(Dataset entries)
----------

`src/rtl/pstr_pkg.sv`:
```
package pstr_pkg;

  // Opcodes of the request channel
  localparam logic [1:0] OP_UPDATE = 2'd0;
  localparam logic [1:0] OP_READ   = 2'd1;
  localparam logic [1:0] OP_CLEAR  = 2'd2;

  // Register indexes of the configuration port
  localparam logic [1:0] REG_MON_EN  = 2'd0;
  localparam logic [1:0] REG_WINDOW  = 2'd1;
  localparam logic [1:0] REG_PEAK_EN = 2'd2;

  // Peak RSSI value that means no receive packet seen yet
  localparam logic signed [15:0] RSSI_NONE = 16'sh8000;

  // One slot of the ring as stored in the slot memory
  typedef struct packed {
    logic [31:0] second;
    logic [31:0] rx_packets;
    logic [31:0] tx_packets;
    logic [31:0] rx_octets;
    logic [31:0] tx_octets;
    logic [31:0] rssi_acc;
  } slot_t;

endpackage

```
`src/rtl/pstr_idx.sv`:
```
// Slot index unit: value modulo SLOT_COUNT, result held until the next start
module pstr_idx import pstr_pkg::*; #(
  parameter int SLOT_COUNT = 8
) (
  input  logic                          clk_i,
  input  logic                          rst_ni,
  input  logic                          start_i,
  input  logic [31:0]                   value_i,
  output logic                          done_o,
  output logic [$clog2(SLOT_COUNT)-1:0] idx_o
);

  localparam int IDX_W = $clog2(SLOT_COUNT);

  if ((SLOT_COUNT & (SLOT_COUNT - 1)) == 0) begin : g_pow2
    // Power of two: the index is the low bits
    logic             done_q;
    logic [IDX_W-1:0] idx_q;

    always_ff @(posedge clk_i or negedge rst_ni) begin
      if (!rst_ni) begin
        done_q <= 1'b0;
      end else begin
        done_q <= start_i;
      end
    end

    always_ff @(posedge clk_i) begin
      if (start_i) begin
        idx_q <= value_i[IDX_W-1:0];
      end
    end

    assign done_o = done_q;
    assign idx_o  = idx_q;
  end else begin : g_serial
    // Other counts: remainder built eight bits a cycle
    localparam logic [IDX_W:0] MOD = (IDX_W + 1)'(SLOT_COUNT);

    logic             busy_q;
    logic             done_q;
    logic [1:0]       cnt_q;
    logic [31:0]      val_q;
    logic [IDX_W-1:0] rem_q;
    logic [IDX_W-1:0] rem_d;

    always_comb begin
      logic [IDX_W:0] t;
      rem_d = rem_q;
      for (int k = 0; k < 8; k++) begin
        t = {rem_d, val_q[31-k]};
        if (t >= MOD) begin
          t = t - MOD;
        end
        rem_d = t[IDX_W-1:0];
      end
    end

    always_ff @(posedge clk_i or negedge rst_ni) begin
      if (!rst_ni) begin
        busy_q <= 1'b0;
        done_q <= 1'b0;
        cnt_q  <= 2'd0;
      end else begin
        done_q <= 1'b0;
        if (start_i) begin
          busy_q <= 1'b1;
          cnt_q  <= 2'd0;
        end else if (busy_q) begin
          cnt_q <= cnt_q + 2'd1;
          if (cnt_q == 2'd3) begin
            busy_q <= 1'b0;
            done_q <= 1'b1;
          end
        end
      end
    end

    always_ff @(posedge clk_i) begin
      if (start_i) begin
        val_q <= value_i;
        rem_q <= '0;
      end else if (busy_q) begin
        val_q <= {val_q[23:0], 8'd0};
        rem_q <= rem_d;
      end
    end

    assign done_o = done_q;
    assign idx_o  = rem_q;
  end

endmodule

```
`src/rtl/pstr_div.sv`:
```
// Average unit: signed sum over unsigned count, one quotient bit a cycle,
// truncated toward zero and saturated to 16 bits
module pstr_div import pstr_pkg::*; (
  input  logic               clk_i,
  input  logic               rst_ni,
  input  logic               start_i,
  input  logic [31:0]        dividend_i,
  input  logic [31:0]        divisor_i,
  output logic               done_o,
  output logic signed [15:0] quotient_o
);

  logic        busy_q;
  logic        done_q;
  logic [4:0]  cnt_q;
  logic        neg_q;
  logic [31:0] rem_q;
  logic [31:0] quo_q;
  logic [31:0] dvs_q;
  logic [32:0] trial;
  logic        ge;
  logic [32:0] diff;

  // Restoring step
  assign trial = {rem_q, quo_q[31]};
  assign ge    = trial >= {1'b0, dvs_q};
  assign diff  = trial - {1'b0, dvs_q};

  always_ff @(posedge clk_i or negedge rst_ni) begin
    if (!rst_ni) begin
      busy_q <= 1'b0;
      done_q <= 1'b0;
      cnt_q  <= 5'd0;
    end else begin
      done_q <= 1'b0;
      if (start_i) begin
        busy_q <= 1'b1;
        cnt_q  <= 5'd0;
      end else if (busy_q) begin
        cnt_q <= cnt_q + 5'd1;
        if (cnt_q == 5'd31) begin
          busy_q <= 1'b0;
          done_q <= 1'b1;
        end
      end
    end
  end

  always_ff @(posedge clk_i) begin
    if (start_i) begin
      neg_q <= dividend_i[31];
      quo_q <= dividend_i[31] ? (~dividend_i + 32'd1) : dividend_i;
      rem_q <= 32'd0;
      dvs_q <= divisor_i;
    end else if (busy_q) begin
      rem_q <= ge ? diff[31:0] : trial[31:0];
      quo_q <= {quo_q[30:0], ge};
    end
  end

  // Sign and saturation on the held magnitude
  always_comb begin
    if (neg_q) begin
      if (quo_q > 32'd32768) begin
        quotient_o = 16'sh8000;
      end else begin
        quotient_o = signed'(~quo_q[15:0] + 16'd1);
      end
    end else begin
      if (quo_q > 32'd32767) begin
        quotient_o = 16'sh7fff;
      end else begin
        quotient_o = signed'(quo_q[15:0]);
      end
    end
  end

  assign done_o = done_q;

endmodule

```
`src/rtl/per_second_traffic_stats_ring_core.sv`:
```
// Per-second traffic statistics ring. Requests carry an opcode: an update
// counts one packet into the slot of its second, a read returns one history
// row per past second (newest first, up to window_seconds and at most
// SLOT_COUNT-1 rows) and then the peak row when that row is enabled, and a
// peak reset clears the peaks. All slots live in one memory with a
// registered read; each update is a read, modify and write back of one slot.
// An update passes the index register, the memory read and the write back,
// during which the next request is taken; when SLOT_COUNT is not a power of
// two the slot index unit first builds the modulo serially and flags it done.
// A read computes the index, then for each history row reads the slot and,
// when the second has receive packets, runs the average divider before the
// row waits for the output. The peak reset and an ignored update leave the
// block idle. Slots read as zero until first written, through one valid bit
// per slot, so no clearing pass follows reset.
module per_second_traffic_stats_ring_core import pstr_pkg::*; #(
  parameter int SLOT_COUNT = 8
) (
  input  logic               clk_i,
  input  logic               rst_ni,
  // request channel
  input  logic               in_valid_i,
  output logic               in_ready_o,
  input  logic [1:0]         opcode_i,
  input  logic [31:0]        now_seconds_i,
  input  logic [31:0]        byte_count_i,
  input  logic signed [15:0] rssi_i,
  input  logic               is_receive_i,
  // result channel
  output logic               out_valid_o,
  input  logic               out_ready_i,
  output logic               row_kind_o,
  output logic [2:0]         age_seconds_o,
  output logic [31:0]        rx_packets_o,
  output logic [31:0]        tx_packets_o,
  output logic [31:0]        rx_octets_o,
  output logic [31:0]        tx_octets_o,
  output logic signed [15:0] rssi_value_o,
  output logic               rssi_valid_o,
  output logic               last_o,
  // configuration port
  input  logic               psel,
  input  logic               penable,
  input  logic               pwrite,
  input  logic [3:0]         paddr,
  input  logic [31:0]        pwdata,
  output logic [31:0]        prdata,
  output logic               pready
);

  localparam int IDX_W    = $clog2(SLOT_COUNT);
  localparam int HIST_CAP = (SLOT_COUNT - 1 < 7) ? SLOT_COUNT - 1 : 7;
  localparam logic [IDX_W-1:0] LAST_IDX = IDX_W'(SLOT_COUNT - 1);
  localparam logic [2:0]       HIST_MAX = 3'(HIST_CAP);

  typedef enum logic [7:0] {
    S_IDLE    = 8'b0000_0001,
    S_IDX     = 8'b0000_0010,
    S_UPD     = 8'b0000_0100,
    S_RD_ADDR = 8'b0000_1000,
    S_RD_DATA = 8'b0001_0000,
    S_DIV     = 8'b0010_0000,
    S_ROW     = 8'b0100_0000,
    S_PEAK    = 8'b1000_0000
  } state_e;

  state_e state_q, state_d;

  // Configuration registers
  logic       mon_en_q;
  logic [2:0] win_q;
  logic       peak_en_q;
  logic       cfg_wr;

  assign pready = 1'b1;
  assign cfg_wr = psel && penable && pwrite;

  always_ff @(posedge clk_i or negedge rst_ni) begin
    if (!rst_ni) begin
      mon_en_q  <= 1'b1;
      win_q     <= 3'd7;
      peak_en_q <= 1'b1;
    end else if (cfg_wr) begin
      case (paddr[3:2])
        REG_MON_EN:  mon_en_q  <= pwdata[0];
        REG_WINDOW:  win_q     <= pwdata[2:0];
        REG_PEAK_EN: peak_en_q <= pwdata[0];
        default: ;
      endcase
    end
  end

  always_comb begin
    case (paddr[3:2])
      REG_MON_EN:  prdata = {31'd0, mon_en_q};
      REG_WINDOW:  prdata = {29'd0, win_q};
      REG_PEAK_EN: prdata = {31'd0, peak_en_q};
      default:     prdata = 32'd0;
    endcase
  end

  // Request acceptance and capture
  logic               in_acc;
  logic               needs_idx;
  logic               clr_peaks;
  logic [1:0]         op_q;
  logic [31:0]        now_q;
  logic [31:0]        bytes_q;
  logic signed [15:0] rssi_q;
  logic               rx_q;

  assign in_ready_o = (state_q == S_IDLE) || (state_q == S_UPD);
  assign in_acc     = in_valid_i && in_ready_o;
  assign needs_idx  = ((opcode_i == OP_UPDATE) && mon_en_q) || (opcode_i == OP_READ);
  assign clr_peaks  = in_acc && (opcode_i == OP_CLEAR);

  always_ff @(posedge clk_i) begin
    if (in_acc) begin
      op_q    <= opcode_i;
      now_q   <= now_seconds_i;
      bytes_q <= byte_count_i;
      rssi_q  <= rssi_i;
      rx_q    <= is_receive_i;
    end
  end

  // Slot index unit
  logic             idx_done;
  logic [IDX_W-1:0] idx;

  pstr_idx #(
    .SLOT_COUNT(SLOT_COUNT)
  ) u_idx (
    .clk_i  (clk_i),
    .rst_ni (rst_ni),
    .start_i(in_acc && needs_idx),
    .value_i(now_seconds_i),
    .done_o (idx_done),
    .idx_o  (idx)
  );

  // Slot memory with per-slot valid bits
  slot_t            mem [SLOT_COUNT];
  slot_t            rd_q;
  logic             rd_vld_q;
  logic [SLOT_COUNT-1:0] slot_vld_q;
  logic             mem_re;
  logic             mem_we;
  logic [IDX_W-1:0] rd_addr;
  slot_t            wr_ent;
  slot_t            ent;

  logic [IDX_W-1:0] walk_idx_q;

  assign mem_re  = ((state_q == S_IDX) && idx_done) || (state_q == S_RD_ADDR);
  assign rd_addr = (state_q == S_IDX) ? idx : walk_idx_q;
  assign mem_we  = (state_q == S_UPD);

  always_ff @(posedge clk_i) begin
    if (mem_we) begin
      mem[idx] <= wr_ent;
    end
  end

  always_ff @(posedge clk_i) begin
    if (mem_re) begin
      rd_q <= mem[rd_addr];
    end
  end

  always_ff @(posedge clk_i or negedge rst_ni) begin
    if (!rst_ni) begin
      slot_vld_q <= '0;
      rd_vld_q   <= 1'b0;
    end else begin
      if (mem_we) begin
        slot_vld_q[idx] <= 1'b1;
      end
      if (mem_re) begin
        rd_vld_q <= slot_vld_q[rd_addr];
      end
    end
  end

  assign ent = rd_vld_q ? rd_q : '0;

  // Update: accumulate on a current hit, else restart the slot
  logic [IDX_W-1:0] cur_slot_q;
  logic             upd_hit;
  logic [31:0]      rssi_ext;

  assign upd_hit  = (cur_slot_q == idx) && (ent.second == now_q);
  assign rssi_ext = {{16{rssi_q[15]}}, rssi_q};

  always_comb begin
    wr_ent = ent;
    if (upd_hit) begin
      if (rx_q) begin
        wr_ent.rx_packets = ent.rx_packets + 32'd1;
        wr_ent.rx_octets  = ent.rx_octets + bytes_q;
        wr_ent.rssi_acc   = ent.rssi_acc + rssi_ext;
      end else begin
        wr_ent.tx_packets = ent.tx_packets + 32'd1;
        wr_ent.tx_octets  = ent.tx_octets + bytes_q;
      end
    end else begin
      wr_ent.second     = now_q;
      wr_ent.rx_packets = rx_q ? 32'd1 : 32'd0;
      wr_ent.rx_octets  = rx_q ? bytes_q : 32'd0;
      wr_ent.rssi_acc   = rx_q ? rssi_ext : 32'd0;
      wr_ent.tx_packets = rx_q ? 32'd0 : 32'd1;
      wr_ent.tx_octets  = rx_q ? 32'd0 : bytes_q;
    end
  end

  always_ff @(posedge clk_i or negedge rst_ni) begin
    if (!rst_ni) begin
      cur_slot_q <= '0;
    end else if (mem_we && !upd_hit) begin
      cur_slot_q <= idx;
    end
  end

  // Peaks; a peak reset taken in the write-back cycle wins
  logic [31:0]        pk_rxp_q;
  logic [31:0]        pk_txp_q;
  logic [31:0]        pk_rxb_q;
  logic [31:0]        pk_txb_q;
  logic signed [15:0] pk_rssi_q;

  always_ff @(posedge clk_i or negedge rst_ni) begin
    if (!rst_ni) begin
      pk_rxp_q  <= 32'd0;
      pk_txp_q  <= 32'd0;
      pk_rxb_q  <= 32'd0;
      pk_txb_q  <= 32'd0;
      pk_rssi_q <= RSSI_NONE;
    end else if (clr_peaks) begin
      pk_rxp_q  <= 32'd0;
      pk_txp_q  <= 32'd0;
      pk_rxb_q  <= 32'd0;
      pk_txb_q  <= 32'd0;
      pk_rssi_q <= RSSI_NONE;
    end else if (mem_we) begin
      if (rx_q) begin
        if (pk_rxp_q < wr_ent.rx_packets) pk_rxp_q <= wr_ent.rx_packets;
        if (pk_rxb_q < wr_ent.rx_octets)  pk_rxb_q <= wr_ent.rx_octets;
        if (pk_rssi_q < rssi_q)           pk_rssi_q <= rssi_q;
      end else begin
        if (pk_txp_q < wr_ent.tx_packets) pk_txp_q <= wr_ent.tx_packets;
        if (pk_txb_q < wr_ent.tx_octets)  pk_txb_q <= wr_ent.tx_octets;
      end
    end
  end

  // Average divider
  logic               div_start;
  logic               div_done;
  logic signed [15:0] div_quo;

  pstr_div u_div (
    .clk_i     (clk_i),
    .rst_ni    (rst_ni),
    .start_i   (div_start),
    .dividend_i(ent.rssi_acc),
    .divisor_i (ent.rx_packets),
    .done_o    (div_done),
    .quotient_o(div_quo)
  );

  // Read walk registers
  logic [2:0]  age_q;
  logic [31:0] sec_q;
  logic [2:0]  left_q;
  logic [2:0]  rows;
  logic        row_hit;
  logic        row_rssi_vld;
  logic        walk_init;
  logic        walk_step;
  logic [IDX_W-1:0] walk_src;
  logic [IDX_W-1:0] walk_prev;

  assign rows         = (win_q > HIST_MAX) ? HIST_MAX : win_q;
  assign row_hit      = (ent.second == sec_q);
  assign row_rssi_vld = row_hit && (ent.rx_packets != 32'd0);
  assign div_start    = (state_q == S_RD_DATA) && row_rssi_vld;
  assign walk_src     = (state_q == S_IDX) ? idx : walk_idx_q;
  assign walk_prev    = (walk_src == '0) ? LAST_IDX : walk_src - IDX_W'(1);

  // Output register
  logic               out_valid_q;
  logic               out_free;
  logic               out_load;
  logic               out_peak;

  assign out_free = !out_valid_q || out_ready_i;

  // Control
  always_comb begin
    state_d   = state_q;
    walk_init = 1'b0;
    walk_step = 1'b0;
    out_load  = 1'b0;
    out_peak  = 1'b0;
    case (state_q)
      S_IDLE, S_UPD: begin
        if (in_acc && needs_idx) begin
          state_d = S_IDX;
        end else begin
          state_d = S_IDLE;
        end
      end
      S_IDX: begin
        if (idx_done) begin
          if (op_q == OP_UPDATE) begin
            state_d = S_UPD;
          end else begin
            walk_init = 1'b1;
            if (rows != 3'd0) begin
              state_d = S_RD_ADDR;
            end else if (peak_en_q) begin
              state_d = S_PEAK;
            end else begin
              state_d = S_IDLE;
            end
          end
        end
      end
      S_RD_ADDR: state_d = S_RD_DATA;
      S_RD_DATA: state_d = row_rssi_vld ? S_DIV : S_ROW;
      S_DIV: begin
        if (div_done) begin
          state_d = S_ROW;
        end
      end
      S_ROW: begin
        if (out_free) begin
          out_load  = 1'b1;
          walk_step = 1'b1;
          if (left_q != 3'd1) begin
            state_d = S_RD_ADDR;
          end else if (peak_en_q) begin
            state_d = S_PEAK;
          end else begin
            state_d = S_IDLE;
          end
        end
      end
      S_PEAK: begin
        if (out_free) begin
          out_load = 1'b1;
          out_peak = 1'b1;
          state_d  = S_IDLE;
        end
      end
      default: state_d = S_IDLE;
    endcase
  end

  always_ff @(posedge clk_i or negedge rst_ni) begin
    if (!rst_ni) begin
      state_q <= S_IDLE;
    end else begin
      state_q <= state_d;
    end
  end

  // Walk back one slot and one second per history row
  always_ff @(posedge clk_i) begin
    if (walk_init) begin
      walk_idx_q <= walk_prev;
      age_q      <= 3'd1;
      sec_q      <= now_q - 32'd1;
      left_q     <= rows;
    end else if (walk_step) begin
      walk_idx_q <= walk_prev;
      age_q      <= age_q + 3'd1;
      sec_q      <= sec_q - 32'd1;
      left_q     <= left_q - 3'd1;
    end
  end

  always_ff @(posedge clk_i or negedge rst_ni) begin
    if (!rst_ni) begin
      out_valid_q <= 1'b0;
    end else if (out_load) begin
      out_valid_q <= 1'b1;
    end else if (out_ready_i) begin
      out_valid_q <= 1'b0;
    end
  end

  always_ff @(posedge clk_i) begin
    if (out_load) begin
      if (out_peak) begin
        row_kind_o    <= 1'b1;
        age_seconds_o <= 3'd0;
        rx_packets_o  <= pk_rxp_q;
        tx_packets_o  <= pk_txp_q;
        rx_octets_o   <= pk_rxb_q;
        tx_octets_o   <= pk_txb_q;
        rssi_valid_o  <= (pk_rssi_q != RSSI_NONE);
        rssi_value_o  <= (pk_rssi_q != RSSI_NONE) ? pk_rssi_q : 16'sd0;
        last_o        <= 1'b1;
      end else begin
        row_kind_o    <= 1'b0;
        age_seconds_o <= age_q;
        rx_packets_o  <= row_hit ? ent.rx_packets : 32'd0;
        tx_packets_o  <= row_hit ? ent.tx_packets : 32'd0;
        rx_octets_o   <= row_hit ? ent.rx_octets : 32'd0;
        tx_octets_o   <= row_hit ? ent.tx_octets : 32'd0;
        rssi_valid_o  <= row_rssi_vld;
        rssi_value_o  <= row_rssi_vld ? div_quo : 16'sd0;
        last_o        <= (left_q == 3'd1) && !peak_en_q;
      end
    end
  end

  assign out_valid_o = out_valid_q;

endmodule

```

----------

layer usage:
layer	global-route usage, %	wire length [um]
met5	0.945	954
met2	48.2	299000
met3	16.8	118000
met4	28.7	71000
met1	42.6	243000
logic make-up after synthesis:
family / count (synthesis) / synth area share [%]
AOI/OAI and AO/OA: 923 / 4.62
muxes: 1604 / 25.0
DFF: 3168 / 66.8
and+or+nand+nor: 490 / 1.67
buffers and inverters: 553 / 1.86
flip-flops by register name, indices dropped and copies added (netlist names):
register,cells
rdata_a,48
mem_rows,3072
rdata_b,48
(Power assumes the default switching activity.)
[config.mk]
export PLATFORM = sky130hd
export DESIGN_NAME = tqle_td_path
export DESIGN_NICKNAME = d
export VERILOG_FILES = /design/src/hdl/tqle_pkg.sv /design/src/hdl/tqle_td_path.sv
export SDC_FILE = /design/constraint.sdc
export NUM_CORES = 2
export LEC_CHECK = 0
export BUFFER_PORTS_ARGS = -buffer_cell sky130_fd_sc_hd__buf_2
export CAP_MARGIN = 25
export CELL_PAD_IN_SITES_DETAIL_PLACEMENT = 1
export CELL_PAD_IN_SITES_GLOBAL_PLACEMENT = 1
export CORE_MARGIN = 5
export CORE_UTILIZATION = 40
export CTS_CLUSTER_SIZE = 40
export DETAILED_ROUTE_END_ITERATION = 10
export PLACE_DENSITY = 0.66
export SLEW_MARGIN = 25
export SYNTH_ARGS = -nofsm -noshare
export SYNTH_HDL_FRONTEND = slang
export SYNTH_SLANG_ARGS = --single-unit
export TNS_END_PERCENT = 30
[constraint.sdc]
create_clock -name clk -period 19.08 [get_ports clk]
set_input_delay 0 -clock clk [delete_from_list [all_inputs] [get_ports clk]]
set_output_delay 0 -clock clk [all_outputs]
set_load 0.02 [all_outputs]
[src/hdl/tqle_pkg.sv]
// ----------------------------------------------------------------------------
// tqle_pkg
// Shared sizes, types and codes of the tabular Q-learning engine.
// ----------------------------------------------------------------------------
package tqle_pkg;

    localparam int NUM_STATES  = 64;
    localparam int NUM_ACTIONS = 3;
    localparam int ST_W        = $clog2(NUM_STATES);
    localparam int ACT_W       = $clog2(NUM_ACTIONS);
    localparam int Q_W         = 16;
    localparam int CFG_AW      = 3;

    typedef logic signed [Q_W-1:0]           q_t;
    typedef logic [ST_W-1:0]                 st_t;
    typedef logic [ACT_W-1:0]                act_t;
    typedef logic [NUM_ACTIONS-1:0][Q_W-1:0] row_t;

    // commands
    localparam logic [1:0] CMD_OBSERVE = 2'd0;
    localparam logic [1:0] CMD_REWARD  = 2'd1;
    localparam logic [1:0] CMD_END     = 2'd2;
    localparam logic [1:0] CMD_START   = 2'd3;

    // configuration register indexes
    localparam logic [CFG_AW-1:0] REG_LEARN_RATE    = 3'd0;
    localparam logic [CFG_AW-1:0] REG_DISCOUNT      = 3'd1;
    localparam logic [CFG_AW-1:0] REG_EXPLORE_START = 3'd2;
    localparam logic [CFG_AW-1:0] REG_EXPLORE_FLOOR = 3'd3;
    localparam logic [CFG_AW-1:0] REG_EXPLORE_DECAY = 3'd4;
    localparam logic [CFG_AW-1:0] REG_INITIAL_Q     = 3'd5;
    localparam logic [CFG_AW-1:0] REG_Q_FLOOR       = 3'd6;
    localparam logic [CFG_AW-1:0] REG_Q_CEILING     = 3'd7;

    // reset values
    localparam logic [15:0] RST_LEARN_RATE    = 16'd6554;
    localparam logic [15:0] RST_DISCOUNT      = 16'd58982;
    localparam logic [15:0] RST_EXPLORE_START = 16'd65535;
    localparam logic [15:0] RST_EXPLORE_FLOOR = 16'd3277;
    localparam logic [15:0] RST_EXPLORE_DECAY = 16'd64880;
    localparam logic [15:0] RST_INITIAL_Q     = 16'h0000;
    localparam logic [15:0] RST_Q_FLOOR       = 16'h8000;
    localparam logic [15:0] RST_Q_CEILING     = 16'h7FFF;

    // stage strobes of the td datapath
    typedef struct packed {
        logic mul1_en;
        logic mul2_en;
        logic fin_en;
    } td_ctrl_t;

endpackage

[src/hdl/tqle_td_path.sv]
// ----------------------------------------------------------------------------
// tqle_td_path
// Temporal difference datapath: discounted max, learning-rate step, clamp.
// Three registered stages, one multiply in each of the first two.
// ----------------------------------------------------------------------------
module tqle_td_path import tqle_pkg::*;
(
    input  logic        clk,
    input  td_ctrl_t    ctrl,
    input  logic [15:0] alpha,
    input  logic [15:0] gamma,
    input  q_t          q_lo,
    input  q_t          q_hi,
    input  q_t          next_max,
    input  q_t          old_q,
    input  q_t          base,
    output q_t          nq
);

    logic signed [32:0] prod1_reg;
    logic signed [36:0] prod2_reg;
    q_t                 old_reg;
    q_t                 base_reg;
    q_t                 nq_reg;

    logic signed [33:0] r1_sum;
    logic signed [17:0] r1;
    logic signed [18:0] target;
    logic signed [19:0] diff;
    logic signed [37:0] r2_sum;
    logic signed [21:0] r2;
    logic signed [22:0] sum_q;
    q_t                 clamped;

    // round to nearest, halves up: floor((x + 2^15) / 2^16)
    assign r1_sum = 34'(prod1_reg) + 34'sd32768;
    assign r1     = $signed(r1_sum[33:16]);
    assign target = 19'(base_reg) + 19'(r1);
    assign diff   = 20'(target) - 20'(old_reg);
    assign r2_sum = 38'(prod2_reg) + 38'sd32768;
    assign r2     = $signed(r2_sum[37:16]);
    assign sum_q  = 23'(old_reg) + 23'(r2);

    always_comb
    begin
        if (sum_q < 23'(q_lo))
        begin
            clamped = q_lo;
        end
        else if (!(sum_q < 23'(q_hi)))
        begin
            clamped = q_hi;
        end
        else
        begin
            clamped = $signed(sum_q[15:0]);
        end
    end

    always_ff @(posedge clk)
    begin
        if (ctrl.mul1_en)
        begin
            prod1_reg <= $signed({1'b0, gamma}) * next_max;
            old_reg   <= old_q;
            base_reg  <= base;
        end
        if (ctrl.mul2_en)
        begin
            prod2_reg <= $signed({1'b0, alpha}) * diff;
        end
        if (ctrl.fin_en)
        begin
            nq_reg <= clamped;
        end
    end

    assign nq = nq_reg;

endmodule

----------

DESCRIPTION OF THE TASK: Out of the entries above, write out only the lines between the line holding "export CORE_UTILIZATION = 40" and the line holding "[constraint.sdc]", inclusive, each exactly as given.

EXPECTED OUTPUT:
export CORE_UTILIZATION = 40
export CTS_CLUSTER_SIZE = 40
export DETAILED_ROUTE_END_ITERATION = 10
export PLACE_DENSITY = 0.66
export SLEW_MARGIN = 25
export SYNTH_ARGS = -nofsm -noshare
export SYNTH_HDL_FRONTEND = slang
export SYNTH_SLANG_ARGS = --single-unit
export TNS_END_PERCENT = 30
[constraint.sdc]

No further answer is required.